PAX6 mutation in a family with aniridia, congenital ptosis, and mental retardation

A Malandrini, F Mari, S Palmeri, S Gambelli, G Berti, M Bruttini, A M Bardelli, K Williamson, V van Heyningen, A Renieri

Research output: Contribution to journalArticlepeer-review

Abstract / Description of output

Congenital aniridia is due to deletions and point mutations in the PAX6 gene.
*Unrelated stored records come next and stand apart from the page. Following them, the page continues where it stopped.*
// division_float_32
module division_float_32(clock, start, operand1, operand2, result, finish, illegal);
	input clock;  
	input start;  
	input [31:0] operand1, operand2;  
	output reg [31:0] result;  
	output reg finish;  
	output illegal;  
	reg [7:0] exponent;
	reg [23:0] significand1, significand2;
	reg [95:0] temp_operand1, temp_operand2;  
	reg [95:0] sub_result;
	reg [5:0] step;  
	always @(posedge clock) begin  
		if(start) begin
			significand1 = {1'b1, operand1[22:0]};
			significand2 = {1'b1, operand2[22:0]};
			temp_operand1 = {significand1, 24'b0};  
			temp_operand2 = {significand2, 48'b0};  
			finish = 0;
			step = 0;
		end
		if(step == 48) begin  
			sub_result = temp_operand1;  
			exponent = 127 + operand1[30:23] - operand2[30:23];
			if(sub_result[72:48] * 2 > significand2) begin
				sub_result = sub_result + 1;
			end
			if(sub_result[24]) begin
				result[22:0] = sub_result[23:1];
			end else begin
				exponent = exponent - 1;
				result[22:0] = sub_result[22:0];
			end
			if((127 + operand1[30:23]) < operand2[30:23]) begin
				exponent = 0;
			end
			result[31] = operand1[31] ^ operand2[31];
			result[30:23] = exponent;
			if(operand1 == 0) result = 0;
			finish = 1;
		end else begin  
			temp_operand1 = temp_operand1 << 1;  
			if (temp_operand1 >= temp_operand2) temp_operand1 = temp_operand1 - temp_operand2 + 1;
			step = step + 1;  
		end
	end
	assign illegal = (operand2 == 0) ? 1 : 0;  
endmodule
==> flow/config.mk <==
export PLATFORM = sky130hd
export DESIGN_NAME = division_float_32
export DESIGN_NICKNAME = division_float_32
export VERILOG_FILES = /design/flow/design.v
export SDC_FILE = /design/flow/constraint.sdc
export NUM_CORES = 4
export LEC_CHECK = 0
export ABC_AREA = 0
export CAP_MARGIN = 15
export CELL_PAD_IN_SITES_DETAIL_PLACEMENT = 0
export CELL_PAD_IN_SITES_GLOBAL_PLACEMENT = 0
export CORE_ASPECT_RATIO = 0.56
export CORE_MARGIN = 5
export CORE_UTILIZATION = 17
export CTS_CLUSTER_SIZE = 25
export GPL_ROUTABILITY_DRIVEN = 0
export GPL_TIMING_DRIVEN = 0
export MAX_ROUTING_LAYER = met5
export PLACE_DENSITY_LB_ADDON = 0.08
export SLEW_MARGIN = 20
export TNS_END_PERCENT = 50
==> flow/constraint.sdc <==
create_clock -name core_clock -period 8.64 [get_ports {clock}]
set_input_delay 1.7280 -clock core_clock [delete_from_list [all_inputs] [get_ports {clock}]]
set_output_delay 1.7280 -clock core_clock [all_outputs]
set_load 0.01 [all_outputs]
run.sh (not shown) runs the stock make flow with config.mk's settings and CLKGATE_MAP_FILE=.
The starting point finished with timing, DRC and antenna clean.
We describe here a case of a mother and her two sons with a syndrome comprising congenital aniridia, ptosis, and slight mental retardation. The sons also show behavioral changes. The possibility of deletion around the PAX6 locus was excluded by polymorphism studies and fluorescence in situ hybridization analysis. Mutation screening of the PAX6 gene revealed the presence of a transversion C719A, resulting in the substitution of arginine for serine at residue 119. We suggest that this missense mutation is responsible both for aniridia and ptosis, and possibly also for the observed cognitive dysfunction in this family.

Original languageEnglish
Pages (from-to)151-4
Number of pages4
JournalClinical genetics
Issue number2
Publication statusPublished - Aug 2001

Keywords / Materials (for Non-textual outputs)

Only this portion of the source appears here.